*** Block opens ***

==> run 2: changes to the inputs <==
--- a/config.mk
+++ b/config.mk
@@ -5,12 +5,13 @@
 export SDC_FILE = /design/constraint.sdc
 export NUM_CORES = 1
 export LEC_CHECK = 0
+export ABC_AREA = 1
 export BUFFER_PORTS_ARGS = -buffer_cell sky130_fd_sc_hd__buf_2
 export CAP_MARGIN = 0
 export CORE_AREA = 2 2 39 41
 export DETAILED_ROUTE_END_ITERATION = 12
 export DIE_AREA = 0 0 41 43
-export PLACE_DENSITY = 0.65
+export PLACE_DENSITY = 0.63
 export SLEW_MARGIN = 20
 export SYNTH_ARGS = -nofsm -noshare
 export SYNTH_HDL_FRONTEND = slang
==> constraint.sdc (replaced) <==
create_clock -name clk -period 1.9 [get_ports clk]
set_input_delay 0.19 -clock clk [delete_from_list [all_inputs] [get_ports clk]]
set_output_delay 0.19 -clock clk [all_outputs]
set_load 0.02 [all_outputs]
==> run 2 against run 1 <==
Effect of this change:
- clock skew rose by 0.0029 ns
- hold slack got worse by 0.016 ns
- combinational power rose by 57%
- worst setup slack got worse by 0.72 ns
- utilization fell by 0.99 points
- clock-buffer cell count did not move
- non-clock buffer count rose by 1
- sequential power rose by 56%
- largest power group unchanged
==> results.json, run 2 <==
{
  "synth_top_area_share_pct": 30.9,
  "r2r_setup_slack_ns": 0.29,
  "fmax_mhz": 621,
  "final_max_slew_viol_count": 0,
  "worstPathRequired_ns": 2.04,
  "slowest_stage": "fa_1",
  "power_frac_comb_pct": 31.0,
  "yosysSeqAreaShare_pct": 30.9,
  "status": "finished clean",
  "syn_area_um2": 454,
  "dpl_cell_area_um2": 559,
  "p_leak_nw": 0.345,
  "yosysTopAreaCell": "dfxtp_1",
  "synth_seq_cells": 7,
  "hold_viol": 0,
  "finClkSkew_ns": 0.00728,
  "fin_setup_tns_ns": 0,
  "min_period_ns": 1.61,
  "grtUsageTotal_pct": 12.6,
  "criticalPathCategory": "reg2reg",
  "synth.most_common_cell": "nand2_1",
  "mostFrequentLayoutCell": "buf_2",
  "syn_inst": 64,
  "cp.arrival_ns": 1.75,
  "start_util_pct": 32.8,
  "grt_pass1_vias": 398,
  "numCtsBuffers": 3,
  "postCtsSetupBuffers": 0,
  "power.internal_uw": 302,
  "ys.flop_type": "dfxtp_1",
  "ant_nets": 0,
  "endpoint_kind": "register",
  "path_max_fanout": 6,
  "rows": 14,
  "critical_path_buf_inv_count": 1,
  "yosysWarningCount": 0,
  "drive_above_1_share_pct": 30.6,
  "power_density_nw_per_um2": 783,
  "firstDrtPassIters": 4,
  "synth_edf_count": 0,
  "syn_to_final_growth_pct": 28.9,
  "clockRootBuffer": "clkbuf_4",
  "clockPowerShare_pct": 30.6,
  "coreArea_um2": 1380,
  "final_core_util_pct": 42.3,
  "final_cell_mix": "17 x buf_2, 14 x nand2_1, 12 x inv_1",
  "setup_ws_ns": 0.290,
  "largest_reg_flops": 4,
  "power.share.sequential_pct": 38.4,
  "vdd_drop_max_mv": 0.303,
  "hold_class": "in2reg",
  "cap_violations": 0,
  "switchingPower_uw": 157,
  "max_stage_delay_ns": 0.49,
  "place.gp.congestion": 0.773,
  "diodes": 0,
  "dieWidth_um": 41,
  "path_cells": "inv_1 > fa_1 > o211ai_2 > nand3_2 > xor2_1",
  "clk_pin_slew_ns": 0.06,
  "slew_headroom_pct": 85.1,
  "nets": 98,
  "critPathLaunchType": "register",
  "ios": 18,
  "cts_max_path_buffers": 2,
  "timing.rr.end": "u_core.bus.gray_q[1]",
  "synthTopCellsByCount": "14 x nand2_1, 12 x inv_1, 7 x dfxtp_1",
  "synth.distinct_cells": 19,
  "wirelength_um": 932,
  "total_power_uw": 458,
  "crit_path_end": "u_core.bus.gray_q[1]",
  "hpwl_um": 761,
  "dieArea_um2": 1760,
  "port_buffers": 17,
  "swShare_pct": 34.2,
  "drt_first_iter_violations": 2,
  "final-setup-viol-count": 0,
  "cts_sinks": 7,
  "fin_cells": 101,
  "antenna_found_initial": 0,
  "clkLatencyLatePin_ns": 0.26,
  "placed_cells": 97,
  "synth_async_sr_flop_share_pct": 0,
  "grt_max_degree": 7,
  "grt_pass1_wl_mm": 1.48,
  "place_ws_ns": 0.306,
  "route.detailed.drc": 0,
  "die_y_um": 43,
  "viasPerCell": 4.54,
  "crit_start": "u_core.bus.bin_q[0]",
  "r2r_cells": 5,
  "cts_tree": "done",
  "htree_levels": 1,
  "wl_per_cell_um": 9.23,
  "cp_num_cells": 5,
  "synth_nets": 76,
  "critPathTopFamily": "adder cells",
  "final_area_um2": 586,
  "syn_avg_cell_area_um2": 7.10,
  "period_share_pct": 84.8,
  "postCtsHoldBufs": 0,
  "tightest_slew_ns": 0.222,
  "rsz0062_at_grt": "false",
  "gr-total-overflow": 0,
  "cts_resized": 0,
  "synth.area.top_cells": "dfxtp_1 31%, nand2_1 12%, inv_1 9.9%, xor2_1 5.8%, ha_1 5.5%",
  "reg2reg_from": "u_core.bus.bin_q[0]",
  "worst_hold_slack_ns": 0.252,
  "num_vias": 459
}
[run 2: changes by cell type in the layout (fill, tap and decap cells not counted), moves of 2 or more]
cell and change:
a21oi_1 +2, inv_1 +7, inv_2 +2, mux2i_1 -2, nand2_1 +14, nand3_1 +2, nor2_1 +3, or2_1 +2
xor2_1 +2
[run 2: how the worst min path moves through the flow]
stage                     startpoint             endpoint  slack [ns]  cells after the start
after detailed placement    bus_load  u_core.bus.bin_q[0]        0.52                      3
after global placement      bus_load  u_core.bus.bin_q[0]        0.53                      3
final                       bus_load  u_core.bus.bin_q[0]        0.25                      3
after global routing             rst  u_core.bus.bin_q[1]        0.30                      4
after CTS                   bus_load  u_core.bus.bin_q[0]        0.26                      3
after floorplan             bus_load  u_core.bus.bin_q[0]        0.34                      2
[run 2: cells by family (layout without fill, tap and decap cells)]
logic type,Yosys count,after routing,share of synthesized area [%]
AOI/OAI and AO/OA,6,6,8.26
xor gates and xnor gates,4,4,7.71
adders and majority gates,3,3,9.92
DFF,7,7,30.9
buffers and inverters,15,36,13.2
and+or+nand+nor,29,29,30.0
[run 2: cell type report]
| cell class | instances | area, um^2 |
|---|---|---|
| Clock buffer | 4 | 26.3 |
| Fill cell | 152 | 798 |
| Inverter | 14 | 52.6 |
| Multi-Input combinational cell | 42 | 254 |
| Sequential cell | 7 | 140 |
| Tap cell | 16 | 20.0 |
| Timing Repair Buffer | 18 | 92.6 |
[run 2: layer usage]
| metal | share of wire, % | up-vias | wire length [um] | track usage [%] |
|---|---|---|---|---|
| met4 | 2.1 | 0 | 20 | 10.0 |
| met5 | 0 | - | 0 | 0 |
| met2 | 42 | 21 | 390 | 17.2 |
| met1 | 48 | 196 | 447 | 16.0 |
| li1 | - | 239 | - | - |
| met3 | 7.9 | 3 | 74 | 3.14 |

*** Block closes ***
*** Block opens ***

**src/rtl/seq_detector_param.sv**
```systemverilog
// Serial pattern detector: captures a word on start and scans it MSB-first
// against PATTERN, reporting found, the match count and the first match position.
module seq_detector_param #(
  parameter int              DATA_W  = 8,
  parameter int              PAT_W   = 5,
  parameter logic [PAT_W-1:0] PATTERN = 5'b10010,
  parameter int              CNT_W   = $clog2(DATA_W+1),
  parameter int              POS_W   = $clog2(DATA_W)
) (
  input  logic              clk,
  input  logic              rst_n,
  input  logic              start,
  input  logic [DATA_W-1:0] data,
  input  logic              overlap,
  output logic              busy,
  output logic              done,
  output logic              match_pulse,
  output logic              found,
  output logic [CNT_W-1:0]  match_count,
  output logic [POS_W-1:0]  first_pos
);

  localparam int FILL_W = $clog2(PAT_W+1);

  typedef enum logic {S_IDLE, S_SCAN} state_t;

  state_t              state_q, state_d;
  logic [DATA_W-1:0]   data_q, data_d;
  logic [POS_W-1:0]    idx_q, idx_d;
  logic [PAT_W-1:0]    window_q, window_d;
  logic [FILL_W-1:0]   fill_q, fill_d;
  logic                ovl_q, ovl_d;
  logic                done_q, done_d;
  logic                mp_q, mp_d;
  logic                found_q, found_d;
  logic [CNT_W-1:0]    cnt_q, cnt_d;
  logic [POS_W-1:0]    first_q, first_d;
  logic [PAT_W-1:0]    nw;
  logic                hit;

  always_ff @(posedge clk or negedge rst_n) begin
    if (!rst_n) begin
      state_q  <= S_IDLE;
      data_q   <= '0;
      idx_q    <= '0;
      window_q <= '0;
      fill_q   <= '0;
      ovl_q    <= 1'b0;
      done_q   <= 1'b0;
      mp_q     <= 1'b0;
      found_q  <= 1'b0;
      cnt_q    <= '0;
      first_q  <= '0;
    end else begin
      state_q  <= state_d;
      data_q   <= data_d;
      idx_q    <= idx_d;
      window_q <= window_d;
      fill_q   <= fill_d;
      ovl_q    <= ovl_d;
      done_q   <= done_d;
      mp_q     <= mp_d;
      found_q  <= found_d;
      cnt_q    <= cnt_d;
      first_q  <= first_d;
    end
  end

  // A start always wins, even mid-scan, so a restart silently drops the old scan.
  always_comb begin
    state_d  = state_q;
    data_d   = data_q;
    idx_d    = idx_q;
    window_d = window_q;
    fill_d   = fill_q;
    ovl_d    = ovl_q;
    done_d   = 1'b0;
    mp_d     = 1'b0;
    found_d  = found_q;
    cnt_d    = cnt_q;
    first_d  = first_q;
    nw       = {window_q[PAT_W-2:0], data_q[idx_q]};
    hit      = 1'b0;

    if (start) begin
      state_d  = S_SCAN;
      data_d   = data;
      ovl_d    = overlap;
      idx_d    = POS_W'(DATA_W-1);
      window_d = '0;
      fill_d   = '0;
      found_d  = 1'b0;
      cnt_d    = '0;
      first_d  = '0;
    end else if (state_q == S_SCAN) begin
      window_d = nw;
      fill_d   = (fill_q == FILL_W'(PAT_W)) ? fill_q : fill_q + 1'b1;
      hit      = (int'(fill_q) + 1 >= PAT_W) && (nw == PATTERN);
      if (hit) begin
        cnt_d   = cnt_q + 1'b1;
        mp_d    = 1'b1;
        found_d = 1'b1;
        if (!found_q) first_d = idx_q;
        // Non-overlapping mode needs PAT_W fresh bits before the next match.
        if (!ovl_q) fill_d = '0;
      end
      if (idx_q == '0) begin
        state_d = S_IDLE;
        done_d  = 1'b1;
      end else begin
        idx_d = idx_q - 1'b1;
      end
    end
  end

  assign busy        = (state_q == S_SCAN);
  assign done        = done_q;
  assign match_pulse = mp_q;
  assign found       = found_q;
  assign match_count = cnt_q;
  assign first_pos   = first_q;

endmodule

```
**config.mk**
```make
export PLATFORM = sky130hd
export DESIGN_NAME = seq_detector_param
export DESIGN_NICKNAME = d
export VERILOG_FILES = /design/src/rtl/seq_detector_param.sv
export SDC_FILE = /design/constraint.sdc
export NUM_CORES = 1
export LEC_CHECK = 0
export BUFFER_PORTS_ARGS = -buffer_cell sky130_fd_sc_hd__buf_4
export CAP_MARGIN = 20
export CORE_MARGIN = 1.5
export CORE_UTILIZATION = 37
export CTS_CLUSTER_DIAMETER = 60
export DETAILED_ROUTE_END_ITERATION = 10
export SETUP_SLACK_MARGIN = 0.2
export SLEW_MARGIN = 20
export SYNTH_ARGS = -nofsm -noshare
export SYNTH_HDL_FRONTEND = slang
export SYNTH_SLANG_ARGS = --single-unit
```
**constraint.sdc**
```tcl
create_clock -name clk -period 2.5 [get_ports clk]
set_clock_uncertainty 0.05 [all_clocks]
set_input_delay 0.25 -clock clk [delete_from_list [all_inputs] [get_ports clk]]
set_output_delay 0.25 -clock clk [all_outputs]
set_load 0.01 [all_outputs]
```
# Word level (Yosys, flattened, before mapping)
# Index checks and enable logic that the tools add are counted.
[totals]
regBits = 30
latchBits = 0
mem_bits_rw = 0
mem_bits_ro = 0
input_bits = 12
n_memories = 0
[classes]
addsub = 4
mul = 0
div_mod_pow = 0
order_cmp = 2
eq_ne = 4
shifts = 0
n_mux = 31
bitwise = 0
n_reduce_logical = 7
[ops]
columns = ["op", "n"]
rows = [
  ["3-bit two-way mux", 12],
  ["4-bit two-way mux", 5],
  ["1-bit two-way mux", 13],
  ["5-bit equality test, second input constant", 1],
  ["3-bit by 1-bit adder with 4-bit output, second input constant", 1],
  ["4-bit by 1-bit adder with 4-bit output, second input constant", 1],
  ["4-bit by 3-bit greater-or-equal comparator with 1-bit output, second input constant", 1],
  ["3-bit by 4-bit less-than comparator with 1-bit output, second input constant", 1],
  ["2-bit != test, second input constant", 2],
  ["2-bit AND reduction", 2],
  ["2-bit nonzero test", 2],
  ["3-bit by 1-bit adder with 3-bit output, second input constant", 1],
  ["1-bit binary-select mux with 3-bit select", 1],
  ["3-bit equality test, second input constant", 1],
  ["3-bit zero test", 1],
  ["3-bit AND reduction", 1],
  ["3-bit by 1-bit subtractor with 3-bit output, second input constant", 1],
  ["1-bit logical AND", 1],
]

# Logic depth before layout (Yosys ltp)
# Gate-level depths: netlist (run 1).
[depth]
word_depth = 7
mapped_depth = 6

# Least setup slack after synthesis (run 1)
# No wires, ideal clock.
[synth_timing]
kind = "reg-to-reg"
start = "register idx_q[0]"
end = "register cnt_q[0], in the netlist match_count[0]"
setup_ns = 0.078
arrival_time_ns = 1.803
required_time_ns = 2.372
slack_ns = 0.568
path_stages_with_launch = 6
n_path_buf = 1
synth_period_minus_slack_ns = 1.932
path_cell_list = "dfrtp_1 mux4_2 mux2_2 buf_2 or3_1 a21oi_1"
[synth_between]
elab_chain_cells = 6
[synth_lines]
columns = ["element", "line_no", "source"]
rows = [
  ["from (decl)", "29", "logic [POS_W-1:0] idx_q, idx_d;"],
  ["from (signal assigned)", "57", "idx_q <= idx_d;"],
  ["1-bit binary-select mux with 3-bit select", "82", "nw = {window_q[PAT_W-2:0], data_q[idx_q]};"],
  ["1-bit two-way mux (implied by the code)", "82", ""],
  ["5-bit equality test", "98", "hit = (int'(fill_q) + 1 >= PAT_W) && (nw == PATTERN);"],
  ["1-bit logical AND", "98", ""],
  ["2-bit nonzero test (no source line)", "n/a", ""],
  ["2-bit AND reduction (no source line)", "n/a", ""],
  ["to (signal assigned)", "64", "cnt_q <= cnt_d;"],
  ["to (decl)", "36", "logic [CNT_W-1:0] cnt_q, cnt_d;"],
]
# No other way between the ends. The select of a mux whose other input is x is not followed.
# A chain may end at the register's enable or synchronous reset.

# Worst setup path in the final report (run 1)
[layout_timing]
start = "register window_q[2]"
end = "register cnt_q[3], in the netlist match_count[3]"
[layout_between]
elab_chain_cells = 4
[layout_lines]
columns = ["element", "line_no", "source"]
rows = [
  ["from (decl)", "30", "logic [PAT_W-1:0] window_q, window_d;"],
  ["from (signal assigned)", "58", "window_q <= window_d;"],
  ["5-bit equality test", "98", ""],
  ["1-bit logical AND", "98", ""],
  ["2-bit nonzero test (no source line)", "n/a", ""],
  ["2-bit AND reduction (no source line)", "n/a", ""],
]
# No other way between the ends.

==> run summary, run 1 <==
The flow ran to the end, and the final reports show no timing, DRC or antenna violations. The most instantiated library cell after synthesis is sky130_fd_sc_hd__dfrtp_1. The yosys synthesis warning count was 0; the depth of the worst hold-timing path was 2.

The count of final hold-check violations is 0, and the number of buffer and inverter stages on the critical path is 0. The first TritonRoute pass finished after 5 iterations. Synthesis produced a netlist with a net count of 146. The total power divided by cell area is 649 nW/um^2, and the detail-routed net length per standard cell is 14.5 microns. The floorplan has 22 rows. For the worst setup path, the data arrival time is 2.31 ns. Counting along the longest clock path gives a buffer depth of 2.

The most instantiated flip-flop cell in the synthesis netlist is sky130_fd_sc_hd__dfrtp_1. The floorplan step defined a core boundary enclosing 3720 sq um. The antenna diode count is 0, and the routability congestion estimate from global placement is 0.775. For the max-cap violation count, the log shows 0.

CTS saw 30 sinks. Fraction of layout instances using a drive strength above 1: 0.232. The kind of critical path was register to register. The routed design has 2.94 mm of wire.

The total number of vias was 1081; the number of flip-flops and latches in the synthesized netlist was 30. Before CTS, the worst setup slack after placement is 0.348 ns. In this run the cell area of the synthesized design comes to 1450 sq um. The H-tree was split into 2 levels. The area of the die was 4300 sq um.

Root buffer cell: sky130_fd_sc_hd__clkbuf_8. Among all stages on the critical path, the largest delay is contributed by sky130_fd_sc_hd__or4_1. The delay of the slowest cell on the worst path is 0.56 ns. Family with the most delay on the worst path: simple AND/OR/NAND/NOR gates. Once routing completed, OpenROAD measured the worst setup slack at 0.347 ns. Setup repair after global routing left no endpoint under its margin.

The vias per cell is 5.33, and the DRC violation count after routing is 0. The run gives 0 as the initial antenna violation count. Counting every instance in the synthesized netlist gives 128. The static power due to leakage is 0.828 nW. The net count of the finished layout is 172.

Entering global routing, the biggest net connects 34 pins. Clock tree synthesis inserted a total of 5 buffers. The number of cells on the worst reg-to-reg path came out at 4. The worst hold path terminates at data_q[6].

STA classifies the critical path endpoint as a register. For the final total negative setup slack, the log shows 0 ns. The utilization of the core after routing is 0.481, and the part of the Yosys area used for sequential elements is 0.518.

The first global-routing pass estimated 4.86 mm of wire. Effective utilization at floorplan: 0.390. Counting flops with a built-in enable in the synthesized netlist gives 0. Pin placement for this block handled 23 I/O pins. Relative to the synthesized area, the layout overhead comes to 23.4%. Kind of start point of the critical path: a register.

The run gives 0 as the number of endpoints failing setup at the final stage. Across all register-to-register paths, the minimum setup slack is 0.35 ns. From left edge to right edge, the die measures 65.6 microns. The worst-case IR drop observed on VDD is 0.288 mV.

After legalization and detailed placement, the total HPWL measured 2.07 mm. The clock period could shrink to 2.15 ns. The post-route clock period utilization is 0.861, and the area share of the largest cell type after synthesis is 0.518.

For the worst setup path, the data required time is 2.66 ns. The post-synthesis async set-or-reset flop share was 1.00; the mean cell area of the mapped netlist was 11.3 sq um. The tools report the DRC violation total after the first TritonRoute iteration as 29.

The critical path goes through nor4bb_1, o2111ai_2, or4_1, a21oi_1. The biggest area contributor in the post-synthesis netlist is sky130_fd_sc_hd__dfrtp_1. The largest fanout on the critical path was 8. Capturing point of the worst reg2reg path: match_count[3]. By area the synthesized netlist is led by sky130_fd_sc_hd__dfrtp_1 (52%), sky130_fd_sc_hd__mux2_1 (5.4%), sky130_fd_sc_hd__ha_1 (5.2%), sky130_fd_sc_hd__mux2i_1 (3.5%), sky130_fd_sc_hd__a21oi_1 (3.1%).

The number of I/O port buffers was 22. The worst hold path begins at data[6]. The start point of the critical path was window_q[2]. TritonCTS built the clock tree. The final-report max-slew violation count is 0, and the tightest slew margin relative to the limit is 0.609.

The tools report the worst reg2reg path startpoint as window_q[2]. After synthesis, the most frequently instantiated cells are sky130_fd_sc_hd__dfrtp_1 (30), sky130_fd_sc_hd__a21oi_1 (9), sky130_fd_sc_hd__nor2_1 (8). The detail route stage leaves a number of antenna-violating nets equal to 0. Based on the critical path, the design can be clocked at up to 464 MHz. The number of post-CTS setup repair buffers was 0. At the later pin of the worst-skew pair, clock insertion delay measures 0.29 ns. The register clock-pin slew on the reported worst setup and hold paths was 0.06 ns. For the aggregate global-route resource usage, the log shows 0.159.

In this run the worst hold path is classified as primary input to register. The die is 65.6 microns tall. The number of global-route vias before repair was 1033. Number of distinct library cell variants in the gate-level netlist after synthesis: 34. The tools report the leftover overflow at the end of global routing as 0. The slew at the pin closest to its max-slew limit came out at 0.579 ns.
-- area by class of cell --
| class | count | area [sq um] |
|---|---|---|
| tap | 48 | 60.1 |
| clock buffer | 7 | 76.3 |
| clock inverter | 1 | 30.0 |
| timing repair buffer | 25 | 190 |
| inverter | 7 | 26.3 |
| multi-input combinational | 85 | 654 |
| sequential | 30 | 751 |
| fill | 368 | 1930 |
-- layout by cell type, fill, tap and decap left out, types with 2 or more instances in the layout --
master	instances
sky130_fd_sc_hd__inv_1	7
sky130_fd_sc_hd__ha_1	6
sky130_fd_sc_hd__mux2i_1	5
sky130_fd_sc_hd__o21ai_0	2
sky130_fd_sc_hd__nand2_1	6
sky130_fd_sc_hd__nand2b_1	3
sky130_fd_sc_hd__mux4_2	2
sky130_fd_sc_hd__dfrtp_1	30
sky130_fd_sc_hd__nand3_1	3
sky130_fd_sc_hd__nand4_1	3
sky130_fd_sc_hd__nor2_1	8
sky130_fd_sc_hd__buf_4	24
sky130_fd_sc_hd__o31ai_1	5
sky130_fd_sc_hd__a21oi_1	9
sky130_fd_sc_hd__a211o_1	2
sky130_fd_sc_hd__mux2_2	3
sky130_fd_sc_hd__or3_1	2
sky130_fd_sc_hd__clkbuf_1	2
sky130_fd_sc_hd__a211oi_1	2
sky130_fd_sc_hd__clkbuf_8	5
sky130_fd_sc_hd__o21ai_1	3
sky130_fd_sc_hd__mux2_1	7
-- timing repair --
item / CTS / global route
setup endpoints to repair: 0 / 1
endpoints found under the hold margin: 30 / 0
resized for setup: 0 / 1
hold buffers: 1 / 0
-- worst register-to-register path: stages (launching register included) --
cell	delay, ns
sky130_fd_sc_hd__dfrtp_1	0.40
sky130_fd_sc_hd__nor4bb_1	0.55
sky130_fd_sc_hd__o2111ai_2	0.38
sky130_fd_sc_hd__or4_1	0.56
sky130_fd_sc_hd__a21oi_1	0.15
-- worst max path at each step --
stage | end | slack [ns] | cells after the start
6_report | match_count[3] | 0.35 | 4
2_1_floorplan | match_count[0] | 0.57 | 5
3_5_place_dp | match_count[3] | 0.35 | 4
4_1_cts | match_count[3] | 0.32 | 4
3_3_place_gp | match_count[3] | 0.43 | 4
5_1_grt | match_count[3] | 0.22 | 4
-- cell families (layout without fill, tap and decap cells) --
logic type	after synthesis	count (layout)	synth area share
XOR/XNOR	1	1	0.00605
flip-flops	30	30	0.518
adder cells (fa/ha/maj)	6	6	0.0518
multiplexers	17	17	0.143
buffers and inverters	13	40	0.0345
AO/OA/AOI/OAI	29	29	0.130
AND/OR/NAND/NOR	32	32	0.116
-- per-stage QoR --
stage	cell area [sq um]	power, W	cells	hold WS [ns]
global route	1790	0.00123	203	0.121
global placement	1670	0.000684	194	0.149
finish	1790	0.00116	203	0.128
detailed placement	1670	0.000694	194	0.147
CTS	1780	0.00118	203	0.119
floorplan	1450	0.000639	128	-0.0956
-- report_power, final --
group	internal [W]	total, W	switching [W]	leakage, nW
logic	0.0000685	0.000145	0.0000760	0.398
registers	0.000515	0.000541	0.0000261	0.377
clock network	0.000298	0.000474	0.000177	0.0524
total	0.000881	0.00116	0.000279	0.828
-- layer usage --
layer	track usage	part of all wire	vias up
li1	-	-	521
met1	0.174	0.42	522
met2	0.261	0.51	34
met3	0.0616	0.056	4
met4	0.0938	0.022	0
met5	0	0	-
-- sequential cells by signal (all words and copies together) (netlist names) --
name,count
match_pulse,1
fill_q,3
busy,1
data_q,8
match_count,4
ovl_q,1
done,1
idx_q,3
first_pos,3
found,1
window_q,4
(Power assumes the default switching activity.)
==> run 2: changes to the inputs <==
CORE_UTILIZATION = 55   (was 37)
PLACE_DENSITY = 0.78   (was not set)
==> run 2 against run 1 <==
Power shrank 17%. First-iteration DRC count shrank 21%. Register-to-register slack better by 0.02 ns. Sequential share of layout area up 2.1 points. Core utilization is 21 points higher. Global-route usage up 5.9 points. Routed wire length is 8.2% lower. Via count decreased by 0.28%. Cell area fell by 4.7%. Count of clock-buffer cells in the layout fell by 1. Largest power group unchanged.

*** Block closes ***
*** Block opens ***

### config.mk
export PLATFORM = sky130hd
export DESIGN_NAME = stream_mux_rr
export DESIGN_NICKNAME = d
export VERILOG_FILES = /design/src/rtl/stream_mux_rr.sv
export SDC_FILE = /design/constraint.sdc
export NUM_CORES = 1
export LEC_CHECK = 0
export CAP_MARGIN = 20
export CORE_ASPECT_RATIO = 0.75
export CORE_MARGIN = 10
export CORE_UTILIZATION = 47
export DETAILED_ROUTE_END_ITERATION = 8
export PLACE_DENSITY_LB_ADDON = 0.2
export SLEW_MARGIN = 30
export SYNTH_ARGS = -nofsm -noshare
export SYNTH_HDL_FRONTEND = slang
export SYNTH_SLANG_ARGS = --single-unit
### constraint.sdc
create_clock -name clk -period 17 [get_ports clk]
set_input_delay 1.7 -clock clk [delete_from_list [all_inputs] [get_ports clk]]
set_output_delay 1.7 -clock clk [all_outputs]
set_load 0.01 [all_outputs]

*** Block closes ***

* [TASK DETAILS]:
Retype the records above, but only those lines that fall between the line containing "[run 2: layer usage]" and the line containing "74 | 3.14 |", with both of those lines included, exactly as written.

* [TASK OUTPUT]:
[run 2: layer usage]
| metal | share of wire, % | up-vias | wire length [um] | track usage [%] |
|---|---|---|---|---|
| met4 | 2.1 | 0 | 20 | 10.0 |
| met5 | 0 | - | 0 | 0 |
| met2 | 42 | 21 | 390 | 17.2 |
| met1 | 48 | 196 | 447 | 16.0 |
| li1 | - | 239 | - | - |
| met3 | 7.9 | 3 | 74 | 3.14 |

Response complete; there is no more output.